SAINT-CHRISTOPHE-D’ARTHABASKA. L’ex-mairesse de Saint-Christophe-d’Arthabaska, Clémence Le May, a dit être touchée et honorée que ce nouveau parc aménagé sur les terrains du centre administratif de la Municipalité porte son nom. Il est dommage, a-t-elle déclaré, qu’on attende que les gens soient décédés avant de donner leur nom à des lieux ou des édifices. Que la Municipalité l’ait fait de son vivant, elle le perçoit comme une marque de considération pour sa contribution.

Mme Clémence a tiré sa révérence en novembre 2013, ayant décidé de ne pas solliciter un nouveau mandat, après avoir occupé la mairie pendant 21 ans (en deux épisodes).

Auparavant, elle avait été conseillère pendant un an, après avoir occupé, durant 18 ans, la fonction de secrétaire-trésorière.

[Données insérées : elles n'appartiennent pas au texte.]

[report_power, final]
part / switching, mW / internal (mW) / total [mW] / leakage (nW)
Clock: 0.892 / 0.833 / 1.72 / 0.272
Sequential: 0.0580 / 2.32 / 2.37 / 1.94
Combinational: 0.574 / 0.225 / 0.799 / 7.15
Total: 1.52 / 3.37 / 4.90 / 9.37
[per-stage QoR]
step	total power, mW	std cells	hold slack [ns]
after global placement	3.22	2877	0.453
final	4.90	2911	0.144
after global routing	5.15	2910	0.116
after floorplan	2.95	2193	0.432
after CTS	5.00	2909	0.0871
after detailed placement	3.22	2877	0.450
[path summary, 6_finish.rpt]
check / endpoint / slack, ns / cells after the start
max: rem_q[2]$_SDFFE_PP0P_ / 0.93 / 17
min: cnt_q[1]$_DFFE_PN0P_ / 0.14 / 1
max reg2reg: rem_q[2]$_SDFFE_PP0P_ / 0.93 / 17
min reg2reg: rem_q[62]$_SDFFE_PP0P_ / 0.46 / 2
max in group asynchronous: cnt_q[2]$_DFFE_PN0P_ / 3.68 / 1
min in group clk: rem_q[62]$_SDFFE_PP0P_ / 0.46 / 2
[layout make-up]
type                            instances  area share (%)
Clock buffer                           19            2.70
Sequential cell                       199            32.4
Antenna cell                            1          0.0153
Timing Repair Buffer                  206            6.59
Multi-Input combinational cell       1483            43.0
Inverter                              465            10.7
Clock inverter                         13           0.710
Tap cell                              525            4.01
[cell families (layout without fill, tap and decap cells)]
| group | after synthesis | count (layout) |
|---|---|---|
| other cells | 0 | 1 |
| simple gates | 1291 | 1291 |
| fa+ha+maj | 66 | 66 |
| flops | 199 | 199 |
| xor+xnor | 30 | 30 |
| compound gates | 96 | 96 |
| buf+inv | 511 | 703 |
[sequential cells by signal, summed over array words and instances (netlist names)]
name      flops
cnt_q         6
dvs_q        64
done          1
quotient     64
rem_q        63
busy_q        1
==> config.mk <==
export PLATFORM = sky130hd
export DESIGN_NAME = ctp_isqrt
export DESIGN_NICKNAME = d
export VERILOG_FILES = /design/src/hdl/ctp_isqrt.sv
export SDC_FILE = /design/constraint.sdc
export NUM_CORES = 2
export LEC_CHECK = 0
export BUFFER_PORTS_ARGS = -buffer_cell sky130_fd_sc_hd__buf_2
export CAP_MARGIN = 20
export CORE_UTILIZATION = 45
export CTS_CLUSTER_SIZE = 16
export DETAILED_ROUTE_END_ITERATION = 16
export PLACE_DENSITY = 0.7
export SYNTH_ARGS = -nofsm -noshare
export SYNTH_HDL_FRONTEND = slang
export SYNTH_MEMORY_MAX_BITS = 65536
export SYNTH_SLANG_ARGS = --single-unit
==> constraint.sdc <==
create_clock -name clock -period 5.4 [get_ports clock]
set_clock_uncertainty 0.15 [all_clocks]
set_input_delay 1.62 -clock clock [delete_from_list [all_inputs] [get_ports clock]]
set_output_delay 1.62 -clock clock [all_outputs]
set_load 0.02 [all_outputs]
==> src/hdl/ctp_isqrt.sv <==
// ----------------------------------------------------------------------------
// ctp_isqrt
// Pipelined integer square root, one root bit per stage. The side vector
// travels with each radicand.
// ----------------------------------------------------------------------------
module ctp_isqrt #(
   parameter int RW = 33,
   parameter int SW = 8
) (
   input  logic            clock,
   input  logic            reset,
   input  logic            advance,
   input  logic            in_valid,
   input  logic [2*RW-1:0] in_rad,
   input  logic [SW-1:0]   in_side,
   output logic            out_valid,
   output logic [RW-1:0]   out_root,
   output logic [SW-1:0]   out_side
);

   logic            vld_ff  [RW];
   logic [RW:0]     rem_ff  [RW];
   logic [RW-1:0]   root_ff [RW];
   logic [2*RW-1:0] rad_ff  [RW];
   logic [SW-1:0]   side_ff [RW];

   for (genvar k = 0; k < RW; k++) begin : g_step
      logic            vld_i;
      logic [RW:0]     rem_i;
      logic [RW-1:0]   root_i;
      logic [2*RW-1:0] rad_i;
      logic [SW-1:0]   side_i;
      logic [RW+2:0]   cur;
      logic [RW+3:0]   diff;
      logic            ge;

      if (k == 0) begin : g_first
         assign vld_i  = in_valid;
         assign rem_i  = '0;
         assign root_i = '0;
         assign rad_i  = in_rad;
         assign side_i = in_side;
      end else begin : g_next
         assign vld_i  = vld_ff[k-1];
         assign rem_i  = rem_ff[k-1];
         assign root_i = root_ff[k-1];
         assign rad_i  = rad_ff[k-1];
         assign side_i = side_ff[k-1];
      end

      // bring down two radicand bits and try root*4+1
      assign cur  = {rem_i, rad_i[2*RW-1 -: 2]};
      assign diff = {1'b0, cur} - {2'b00, root_i, 2'b01};
      assign ge   = !diff[RW+3];

      always_ff @(posedge clock) begin
         if (reset) begin
            vld_ff[k] <= 1'b0;
         end else if (advance) begin
            vld_ff[k] <= vld_i;
         end
      end

      always_ff @(posedge clock) begin
         if (advance) begin
            rem_ff[k]  <= ge ? diff[RW:0] : cur[RW:0];
            root_ff[k] <= {root_i[RW-2:0], ge};
            rad_ff[k]  <= rad_i << 2;
            side_ff[k] <= side_i;
         end
      end
   end

   assign out_valid = vld_ff[RW-1];
   assign out_root  = root_ff[RW-1];
   assign out_side  = side_ff[RW-1];

endmodule

# Word level (Yosys, flattened, before mapping)
# Memory sizes are Yosys's and may differ from the RTL's.
# Cells that the tools add are included.
dict set report word_totals {
  ramBits 4620
  elab_cells 176
  ff_bits 0
  n_memories 5
}
dict set report op_classes {
  n_bitwise 33
  n_addsub 33
  reduce_logical 33
  mux 72
}
# name depth word_bits read_ports rd_clocked_by_memory_dff wr line
set mem_list {}
lappend mem_list {rad_ff 33 64 32 0 33 24} ;# logic [2*RW-1:0] rad_ff [RW];
lappend mem_list {rem_ff 33 34 32 0 33 22} ;# logic [RW:0] rem_ff [RW];
lappend mem_list {root_ff 33 33 33 0 33 23} ;# logic [RW-1:0] root_ff [RW];
lappend mem_list {side_ff 33 8 33 0 33 25} ;# logic [SW-1:0] side_ff [RW];
lappend mem_list {vld_ff 33 1 33 0 33 21} ;# logic vld_ff [RW];
# op n
set op_table {}
lappend op_table {{$sub A36 B35 Y37} 32}
lappend op_table {{$mux W34} 33}
lappend op_table {{$mux W1} 39}
lappend op_table {{$logic_not A1 Y1} 33}
lappend op_table {{$or A1 B1 Y1} 33}
lappend op_table {{$sub A2 B1 Y3 const B} 1}

# Longest topological paths before layout
dict set report depth {
  ltp_word 4
  ltp_mapped 14
}

# Worst setup path after synthesis
# OpenSTA, ideal clock, no wires.
dict set report synth_timing {
  path_kind {reg-to-reg}
  from {memory rem_ff[0][861] (netlist name)}
  to {memory rem_ff[0][909] (netlist name) (data pin)}
  path_stages_with_launch 13
  setup_slack_ns 1.470
  required_time_ns 4.980
  t_arrival_ns 3.510
  path_buffers 2
  cell_sequence {edfxtp_1 ha_1 a21oi_1 o21ai_0 a221o_1 a21o_1 a41o_1 a221o_1 o311a_1 nor4_1 clkbuf_1 buf_1 o21ai_0}
}
# item line
set synth_lines {}
lappend synth_lines {{start, declared} 22}

==> out/qor.csv <==
stage,metric,value,unit
run_status,outcome,completed,
yosys,synthMuxAreaShare,1.03,%
floorplanning,start_util,45.2,%
layout,fin_nets,10600,
flow_run,max_cap_viol_count,0,
setup_path,cp-end-kind,flop,
cts,htree_levels,5,
global_routing,antenna_found_initial,1,
detailed_routing,routed_wl,250,mm
cts,clk_pin_slew,0.06,ns
yosys,async_reset_ff_share,0,%
timing,relSlewSlack,20.2,%
layout,nFillCells,23900,
yosys,synth-seq-cells,2942,
floorplanning,ios,120,
cts,numCtsBuffers,310,
detailed_routing,first_pass_iters,9,
global_routing,grt_pass1_wl,400,mm
timing,fmax,0.221,GHz
detailed_routing,drc_errors,0,
setup_path,start_kind,flop,
yosys,synth_compound_area_share,8.94,%
power_and_ir_drop,p_leak,55.5,nW
timing,whs,0.237,ns
cts,tritoncts,done,
setup_path,worstPathRequired,5.88,ns
yosys,synth_cell_types,91,
global_routing,grt_max_degree,129,
timing,slew_viol_final,0,
setup_path,path_depth,12,
layout,area_growth,12.5,%
timing,setup_tns,0,ns
global_routing,grt_usage,16.9,%
cts,cts_sinks,2942,
timing,fin_crit,4.53,ns
setup_path,crit_start,rem_ff[0][1041],
power_and_ir_drop,peakVddDrop,0.000367,V
floorplanning,fp.dieW,540,um
yosys,yosysTopAreaCellShare,67.8,%
floorplanning,dieArea,292000,um2
setup_path,r2r_start,rem_ff[0][1041],
floorplanning,fp.coreArea,288000,um2
yosys,postSynthNetCount,10200,
setup_path,arrival,5.01,ns
timing,hold_viol_final,0,
setup_path,slowest_delay,0.64,ns
yosys,synth_cells,9560,
power_and_ir_drop,power.density,434,nW/um2
setup_path,cp_max_fo,31,
detailed_routing,drt_iter0_drc,5378,
yosys,netlist_top_cells_area,"edfxtp_1 (68%), ha_1 (5.4%), xnor2_1 (2.8%)",
setup_path,cp_top_family,compound AO/OA/AOI/OAI gates,
cts,insertion_delay,0.90,ns
min_path,hp-class,reg -> reg,
yosys,synth-edff-count,2942,
placement,place_hpwl,176,mm
floorplanning,rows,197,
min_path,min_path_cells,0,
placement,place.gp.congestion,0.920,
yosys,yosys_warnings,0,
cts,post_cts_buffers,0,
yosys,yosys.area_share.simple,8.70,%
yosys,yosysSeqAreaShare,67.8,%
setup_path,r2r_cells,12,
cts,cts_root_buf,clkbuf_16,
yosys,synth_area,130000,um2
timing,period_share,84.0,%
yosys,yosys.area.top_type,edfxtp_1,
yosys,synth.avg_cell_area,13.6,um2
detailed_routing,avgRoutedWirePerCell,17.9,um
setup_path,timing.critical_path.buf_inv,2,
timing,rsz0062_at_grt,no,
detailed_routing,drt-vias-per-instance,5.34,
min_path,min-delay-start,rad_ff[0][1651],
global_routing,grt_overflow,0,
yosys,synth_top_family_by_area,compound AO/OA/AOI/OAI gates,
cts,post_cts_resized,0,
yosys,ys.flop_type,edfxtp_1,
timing,tightest_slew,1.19,ns
detailed_routing,ant_nets,0,
yosys,synth_xor_area_share,5.62,%
setup_path,critPathSlowestCell,a2111oi_0,
layout,drive_gt1_share,8.51,%
global_routing,grt_pass1_vias,75000,
detailed_routing,num_vias,74700,
cts,cts_hold_buffers,0,
timing,setup_viol,0,
placement,port_buffers,119,
floorplanning,die-height,540,um
yosys,synth_fa_ha_area_share,5.37,%
cts,clk_path_buf_depth,4,
setup_path,critical_path.cell_chain,ha_1 > a21oi_1 > o21ai_0 > or2_2 > a2111oi_0 > buf_4 > o311ai_0 > and3_1 > o21a_1 > nor2_4 > buf_4 > o21ai_0,
setup_path,crit_type,reg -> reg,
per-stage QoR:
stage	setup WS, ns	power (mW)	cell area [um2]	utilization (%)	instances
floorplan	1.47	39.2	130000	-	9560
global placement	0.950	42.7	137000	47.4	13400
detailed placement	0.920	43.0	137000	47.4	13400
CTS	0.875	64.3	147000	50.9	14000
global route	0.559	66.8	147000	50.9	14000
finish	0.866	63.7	147000	50.9	14000
final timing paths:
check	slack, ns	to
setup / recovery	0.87	rem_ff[0][1062]
hold reg to reg	0.24	rad_ff[0][1717]
hold / removal	0.24	rad_ff[0][1717]
setup reg to reg	0.87	rem_ff[0][1062]
placed cells by master, fill, tap and decap left out, types with 51 or more instances in the layout:
master     synthesis  final
or4_1             51     51
nand4_1           68     68
nand2_1          687    687
or3_1            100    100
clkinv_1           0     60
a21oi_1          545    544
xnor2_1          421    421
nor2_1           535    531
edfxtp_1        2942   2942
nand3_1          131    131
xor2_1           416    416
ha_1             560    560
clkbuf_16          0    317
nor2b_1           93     92
clkbuf_1         152     66
and2_1            61     61
a21o_1           240    240
o31ai_1           69     68
o21a_1           113    113
buf_2              2    118
mux2_2           103    103
nor3_1           228    227
nor4_1            80     79
buf_4              0    110
nand2b_1         117    117
inv_1            722    722
o21ai_0          521    521
Yosys cell counts, types with 10 or more instances:
cell type,count
a2111oi_0,15
a211o_1,17
a211oi_1,48
a21boi_0,18
a21o_1,240
a21oi_1,545
a221oi_1,12
a31oi_1,44
a41o_1,11
and2_1,61
and3_1,47
and4_1,11
buf_1,13
clkbuf_1,152
edfxtp_1,2942
ha_1,560
inv_1,722
mux2_2,103
mux2i_1,17
nand2_1,687
nand2b_1,117
nand3_1,131
nand3b_1,22
nand4_1,68
nand4b_1,10
nor2_1,535
nor2b_1,93
nor3_1,228
nor3b_1,19
nor4_1,80
o2111ai_1,13
o211ai_1,31
o21a_1,113
o21ai_0,521
o21bai_1,50
o22ai_1,12
o31a_1,18
o31ai_1,69
o41ai_1,12
or2_2,32
or3_1,100
or4_1,51
xnor2_1,421
xor2_1,416
power breakdown:
| part | switching [mW] | internal, mW | total (mW) |
|---|---|---|---|
| Sequential | 1.75 | 28.7 | 30.5 |
| Combinational | 7.00 | 5.18 | 12.2 |
| Clock | 8.64 | 12.4 | 21.1 |
| Total | 17.4 | 46.3 | 63.7 |
area by class of cell:
cell class	count	area, um2	area share (%)
Timing Repair Buffer	261	2080	1.42
Clock buffer	383	8180	5.58
Inverter	725	2720	1.86
Tap cell	3781	4730	3.23
Clock inverter	170	1840	1.25
Multi-Input combinational cell	5725	38700	26.4
Sequential cell	2942	88300	60.2
Antenna cell	2	5.00	0.00341
kinds of logic (layout without fill, tap and decap cells):
| logic type | after synthesis | count (layout) |
|---|---|---|
| flops | 2942 | 2942 |
| simple gates | 2329 | 2329 |
| compound gates | 1877 | 1877 |
| buf+inv | 893 | 1539 |
| xor+xnor | 837 | 837 |
| fa+ha+maj | 560 | 560 |
| mux | 121 | 121 |
| other cells | 1 | 3 |
registers in the layout, summed over array words and instances (netlist names):
name,cells
rad_ff,1056
rem_ff,1028
root_ff,561
side_ff,264
vld_ff,33
routing by layer:
metal  wire length (um)  global-route usage (%)  vias to the layer above
li1                   -                       -                    36300
met1             104000                    20.8                    36100
met2             125000                    29.7                     1773
met3               9290                    2.08                      631
met4              11500                    7.75                        0
met5                  0                       0                        -
(Power assumes the default switching activity.)
## src/hw/rtl/mfd_pkg.sv

```systemverilog
// Shared types and constants for the measurement frame deframer.
`default_nettype none

package mfd_pkg;

    // Start and end marker byte of a frame
    localparam logic [7:0] FRAME_MARK = 8'hAA;

    // Result status codes
    localparam logic STATUS_POINT    = 1'b0;
    localparam logic STATUS_MARK_ERR = 1'b1;

    // Result queue between front and back
    localparam int unsigned QUEUE_DEPTH = 2;
    localparam int unsigned QPTR_W      = $clog2(QUEUE_DEPTH);
    localparam int unsigned QCNT_W      = $clog2(QUEUE_DEPTH + 1);

    // Configuration register byte address (word index lives in paddr[2])
    localparam int unsigned PADDR_W          = 3;
    localparam logic        REG_EXPECTED_IDX = 1'b0;

    // Position within the 8-byte frame
    typedef enum logic [2:0] {
        POS_HUNT,
        POS_DURATION,
        POS_FREQ0,
        POS_FREQ1,
        POS_FREQ2,
        POS_FREQ3,
        POS_END_MARK,
        POS_CHECKSUM
    } t_frame_pos;

    // One result item as it travels from front to back
    typedef struct packed {
        logic        frame_status;
        logic [7:0]  duration;
        logic [31:0] frequency;
        logic [15:0] point_index;
        logic        run_done;
    } t_result;

endpackage

`default_nettype wire

```

## src/hw/rtl/mfd_front.sv

```systemverilog
// Front part: frame hunting, byte gathering, point counting and result build.
`default_nettype none

module mfd_front
    import mfd_pkg::*;
#(
    parameter int unsigned COUNT_BITS = 16
) (
    input  wire logic        i_clk,
    input  wire logic        i_rst_n,
    input  wire logic        i_byte_valid,
    input  wire logic [7:0]  i_byte,
    input  wire logic [15:0] i_expected_points,
    output t_result          o_push_data,
    output logic             o_push
);

    localparam int unsigned CMP_W = (COUNT_BITS > 16) ? COUNT_BITS : 16;

    t_frame_pos              r_pos;
    t_frame_pos              n_pos;
    logic [7:0]              r_duration;
    logic [31:0]             r_frequency;
    logic [7:0]              r_end_mark;
    logic [COUNT_BITS-1:0]   r_point_count;
    logic [COUNT_BITS-1:0]   n_point_count;
    logic [COUNT_BITS-1:0]   count_inc;
    logic                    run_finished;
    logic                    active;
    logic                    mark_ok;

    // Bytes are dropped once the run has its full point count
    assign run_finished = CMP_W'(r_point_count) >= CMP_W'(i_expected_points);
    assign active       = i_byte_valid && !run_finished;
    assign count_inc    = r_point_count + 1'b1;
    assign mark_ok      = (r_end_mark == FRAME_MARK);

    // Next frame position, count and result
    always_comb begin
        n_pos         = r_pos;
        n_point_count = r_point_count;
        o_push        = 1'b0;
        o_push_data.duration    = r_duration;
        o_push_data.frequency   = r_frequency;
        o_push_data.point_index = 16'(r_point_count);
        o_push_data.frame_status = mark_ok ? STATUS_POINT : STATUS_MARK_ERR;
        o_push_data.run_done    = mark_ok && (CMP_W'(count_inc) == CMP_W'(i_expected_points));
        if (active) begin
            case (r_pos)
                POS_HUNT: begin
                    if (i_byte == FRAME_MARK) begin
                        n_pos = POS_DURATION;
                    end
                end
                POS_DURATION: n_pos = POS_FREQ0;
                POS_FREQ0:    n_pos = POS_FREQ1;
                POS_FREQ1:    n_pos = POS_FREQ2;
                POS_FREQ2:    n_pos = POS_FREQ3;
                POS_FREQ3:    n_pos = POS_END_MARK;
                POS_END_MARK: n_pos = POS_CHECKSUM;
                POS_CHECKSUM: begin
                    n_pos  = POS_HUNT;
                    o_push = 1'b1;
                    if (mark_ok) begin
                        n_point_count = count_inc;
                    end
                end
                default: n_pos = POS_HUNT;
            endcase
        end
    end

    // Hold frame position and point count
    always_ff @(posedge i_clk) begin
        if (!i_rst_n) begin
            r_pos         <= POS_HUNT;
            r_point_count <= '0;
        end else begin
            r_pos         <= n_pos;
            r_point_count <= n_point_count;
        end
    end

    // Gather frame bytes into their fields
    always_ff @(posedge i_clk) begin
        if (!i_rst_n) begin
            r_duration  <= '0;
            r_frequency <= '0;
            r_end_mark  <= '0;
        end else if (active) begin
            case (r_pos)
                POS_DURATION: r_duration         <= i_byte;
                POS_FREQ0:    r_frequency[7:0]   <= i_byte;
                POS_FREQ1:    r_frequency[15:8]  <= i_byte;
                POS_FREQ2:    r_frequency[23:16] <= i_byte;
                POS_FREQ3:    r_frequency[31:24] <= i_byte;
                POS_END_MARK: r_end_mark         <= i_byte;
                default: begin
                end
            endcase
        end
    end

endmodule

`default_nettype wire

```

## src/hw/rtl/mfd_queue.sv

```systemverilog
// Short result queue that decouples the front from the output stage.
`default_nettype none

module mfd_queue
    import mfd_pkg::*;
(
    input  wire logic    i_clk,
    input  wire logic    i_rst_n,
    input  wire logic    i_push,
    input  wire t_result i_push_data,
    input  wire logic    i_pop,
    output t_result      o_head,
    output logic         o_empty,
    output logic         o_full
);

    t_result              r_entry [QUEUE_DEPTH];
    logic [QPTR_W-1:0]    r_wr_ptr;
    logic [QPTR_W-1:0]    r_rd_ptr;
    logic [QCNT_W-1:0]    r_count;
    logic                 do_push;
    logic                 do_pop;

    assign o_empty = (r_count == '0);
    assign o_full  = (r_count == QCNT_W'(QUEUE_DEPTH));
    assign o_head  = r_entry[r_rd_ptr];
    assign do_push = i_push && !o_full;
    assign do_pop  = i_pop && !o_empty;

    // Advance pointers and fill count
    always_ff @(posedge i_clk) begin
        if (!i_rst_n) begin
            r_wr_ptr <= '0;
            r_rd_ptr <= '0;
            r_count  <= '0;
        end else begin
            if (do_push) begin
                r_wr_ptr <= (r_wr_ptr == QPTR_W'(QUEUE_DEPTH - 1)) ? '0 : r_wr_ptr + 1'b1;
            end
            if (do_pop) begin
                r_rd_ptr <= (r_rd_ptr == QPTR_W'(QUEUE_DEPTH - 1)) ? '0 : r_rd_ptr + 1'b1;
            end
            case ({do_push, do_pop})
                2'b10:   r_count <= r_count + 1'b1;
                2'b01:   r_count <= r_count - 1'b1;
                default: r_count <= r_count;
            endcase
        end
    end

    // Store pushed results
    always_ff @(posedge i_clk) begin
        if (do_push) begin
            r_entry[r_wr_ptr] <= i_push_data;
        end
    end

endmodule

`default_nettype wire

```

## src/hw/rtl/mfd_back.sv

```systemverilog
// Back part: output register that delivers queued results downstream.
`default_nettype none

module mfd_back
    import mfd_pkg::*;
(
    input  wire logic    i_clk,
    input  wire logic    i_rst_n,
    input  wire logic    i_empty,
    input  wire t_result i_head,
    output logic         o_pop,
    input  wire logic    i_out_stall,
    output logic         o_out_valid,
    output t_result      o_out_data
);

    logic     r_valid;
    t_result  r_data;

    // Refill the output register when it is free or being taken
    assign o_pop       = !i_empty && (!r_valid || !i_out_stall);
    assign o_out_valid = r_valid;
    assign o_out_data  = r_data;

    always_ff @(posedge i_clk) begin
        if (!i_rst_n) begin
            r_valid <= 1'b0;
        end else if (o_pop) begin
            r_valid <= 1'b1;
        end else if (!i_out_stall) begin
            r_valid <= 1'b0;
        end
    end

    // Load result payload
    always_ff @(posedge i_clk) begin
        if (o_pop) begin
            r_data <= i_head;
        end
    end

endmodule

`default_nettype wire

```

## src/hw/rtl/measurement_frame_deframer.sv

```systemverilog
// Top level of the measurement frame deframer with its configuration port.
//
//  Channel  | Direction | Handshake                  | Payload
//  ---------+-----------+----------------------------+-------------------------------------
//  rx       | in        | i_rx_valid / o_rx_stall    | i_rx_byte
//  result   | out       | o_res_valid / i_res_stall  | o_frame_status, o_duration,
//           |           |                            | o_frequency, o_point_index, o_run_done
//  config   | in        | psel/penable/pwrite/pready | paddr, pwdata, prdata
//
// One byte is taken every cycle unless the two-entry result queue is full.
// A result enters the result queue at the edge that takes its checksum byte and
// moves on into the output register once that register is free or being taken.
// Reset starts a new run: hunting for the start marker with a point count of zero.
// o_rx_stall rises only while the queue is full, i.e. after the output has
// been stalled with two more results waiting behind it.
`default_nettype none

module measurement_frame_deframer
    import mfd_pkg::*;
#(
    parameter int unsigned COUNT_BITS = 16
) (
    input  wire logic               i_clk,
    input  wire logic               i_rst_n,
    input  wire logic               i_rx_valid,
    output logic                    o_rx_stall,
    input  wire logic [7:0]         i_rx_byte,
    output logic                    o_res_valid,
    input  wire logic               i_res_stall,
    output logic                    o_frame_status,
    output logic [7:0]              o_duration,
    output logic [31:0]             o_frequency,
    output logic [15:0]             o_point_index,
    output logic                    o_run_done,
    input  wire logic               psel,
    input  wire logic               penable,
    input  wire logic               pwrite,
    input  wire logic [PADDR_W-1:0] paddr,
    input  wire logic [31:0]        pwdata,
    output logic [31:0]             prdata,
    output logic                    pready
);

    logic [15:0] r_expected_points;
    logic        rx_accept;
    logic        push;
    t_result     push_data;
    t_result     head;
    t_result     out_data;
    logic        q_empty;
    logic        q_full;
    logic        pop;
    logic        sel_expected;

    // Configuration register access
    assign pready       = 1'b1;
    assign sel_expected = (paddr[2] == REG_EXPECTED_IDX);
    assign prdata       = sel_expected ? {16'h0000, r_expected_points} : 32'h0000_0000;

    always_ff @(posedge i_clk) begin
        if (!i_rst_n) begin
            r_expected_points <= 16'd1;
        end else if (psel && penable && pwrite && pready && sel_expected) begin
            r_expected_points <= pwdata[15:0];
        end
    end

    // Stall input while the queue has no room
    assign o_rx_stall = q_full;
    assign rx_accept  = i_rx_valid && !q_full;

    mfd_front #(
        .COUNT_BITS (COUNT_BITS)
    ) u_front (
        .i_clk             (i_clk),
        .i_rst_n           (i_rst_n),
        .i_byte_valid      (rx_accept),
        .i_byte            (i_rx_byte),
        .i_expected_points (r_expected_points),
        .o_push_data       (push_data),
        .o_push            (push)
    );

    mfd_queue u_queue (
        .i_clk       (i_clk),
        .i_rst_n     (i_rst_n),
        .i_push      (push),
        .i_push_data (push_data),
        .i_pop       (pop),
        .o_head      (head),
        .o_empty     (q_empty),
        .o_full      (q_full)
    );

    mfd_back u_back (
        .i_clk       (i_clk),
        .i_rst_n     (i_rst_n),
        .i_empty     (q_empty),
        .i_head      (head),
        .o_pop       (pop),
        .i_out_stall (i_res_stall),
        .o_out_valid (o_res_valid),
        .o_out_data  (out_data)
    );

    // Break out result fields
    assign o_frame_status = out_data.frame_status;
    assign o_duration     = out_data.duration;
    assign o_frequency    = out_data.frequency;
    assign o_point_index  = out_data.point_index;
    assign o_run_done     = out_data.run_done;

endmodule

`default_nettype wire

```
### src/fraction_sum_accumulator_unit.sv
// Channel  Dir  tdata (low bit up)                      tuser
// s_*      in   numerator, denominator                  start_new
// m_*      out  sum_numerator, sum_denominator          status
//
// One item is processed at a time; s_tready is high only while idle.
// A loading item runs one GCD and two divides; an adding item runs three GCDs,
// six divides, three multiplies and an add. The shared iterative unit computes
// binary GCD, one quotient bit and one multiplier bit per cycle.
// A zero denominator skips the unit and goes straight to the result.
// Reset clears the running sum to 0/1. A result waits in the output register
// while m_tready is low; the next item is still accepted meanwhile.
module fraction_sum_accumulator_unit #(
	parameter int IN_WIDTH  = 16,
	parameter int SUM_WIDTH = 32
) (
	input  logic clk,
	input  logic arst_n,
	input  logic s_tvalid,
	output logic s_tready,
	// numerator, denominator, zero padding
	input  logic [((2*IN_WIDTH+7)/8)*8-1:0] s_tdata,
	// start_new
	input  logic s_tuser,
	output logic m_tvalid,
	input  logic m_tready,
	// sum_numerator, sum_denominator, zero padding
	output logic [((2*SUM_WIDTH+6)/8)*8-1:0] m_tdata,
	// status
	output logic [1:0] m_tuser
);
	localparam int OUT_W = ((2*SUM_WIDTH+6)/8)*8;

	fsa_pkg::cmd_t cmd;
	fsa_pkg::sts_t sts;
	logic [SUM_WIDTH-1:0] out_num;
	logic [SUM_WIDTH-2:0] out_den;

	// Sequence the shared arithmetic unit and own both handshakes
	fsa_ctrl u_ctrl (
		.clk      (clk),
		.arst_n   (arst_n),
		.s_tvalid (s_tvalid),
		.s_tready (s_tready),
		.m_tvalid (m_tvalid),
		.m_tready (m_tready),
		.cmd      (cmd),
		.sts      (sts)
	);

	// Hold the running sum, the working registers and the result register
	fsa_datapath #(
		.IN_WIDTH  (IN_WIDTH),
		.SUM_WIDTH (SUM_WIDTH)
	) u_dp (
		.clk        (clk),
		.arst_n     (arst_n),
		.cmd        (cmd),
		.sts        (sts),
		.in_num     (s_tdata[IN_WIDTH-1:0]),
		.in_den     (s_tdata[2*IN_WIDTH-1:IN_WIDTH]),
		.in_start   (s_tuser),
		.out_num    (out_num),
		.out_den    (out_den),
		.out_status (m_tuser)
	);

	assign m_tdata = OUT_W'({out_den, out_num});

endmodule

La Halte piétonnière Clémence Le May a été inaugurée vendredi en présence, évidemment, de l’ex-mairesse, du maire Michel Larochelle et de Louise Gosselin qui, au temps où elle était conseillère, assumait la présidence du comité de la politique familiale.

Car ce nouveau parc faisant office de halte pour les piétons, cyclistes et automobilistes, «germait» depuis trois ans. L’aménagement s’est réalisé en étapes, se concluant cette année avec la plantation des derniers arbres.

La Municipalité a bénéficié d’une subvention en provenance du programme d’Infrastructures Québec-Municipalités et de la démarche Municipalité Amie des aînés couvrant la moitié des quelque 110 000 $ qu’il en a coûté pour meubler l’aire d’une pergola, de bancs, de quatre tables à pique-nique, d’un module de jeux pour les enfants.

Un sentier pédestre traverse la Halte, des fleurs et des arbustes l’enjolivent, cinq lampadaires l’illuminent le soir et une dizaine de variétés d’arbres (identifiés) ont été plantés.

Trois plaques, dont une arborant le nom de la Halte, attirent l’attention. Une deuxième reproduit un texte paru dans Le Christophien sur le fondateur Charles Beauchesne et une troisième porte sur l’école de rang Cinq-Chicots (voisine du centre administratif).

Tant le maire actuel, que sa prédécesseure ainsi que Louise Gosselin font remarquer que cette aire de repos est stratégiquement située, aux abords d’une artère passante (161) et donnant vue sur le mont Arthabaska et l’église Saint-Christophe-d’Arthabaska, paysage magnifique qu’a souvent peint Suzor-Coté.

Le maire Larochelle sait que cette nouvelle Halte est déjà fréquentée… les bacs d’ordures et de récupération le révèlent aux employés qui les vident, fait-il remarquer en souriant.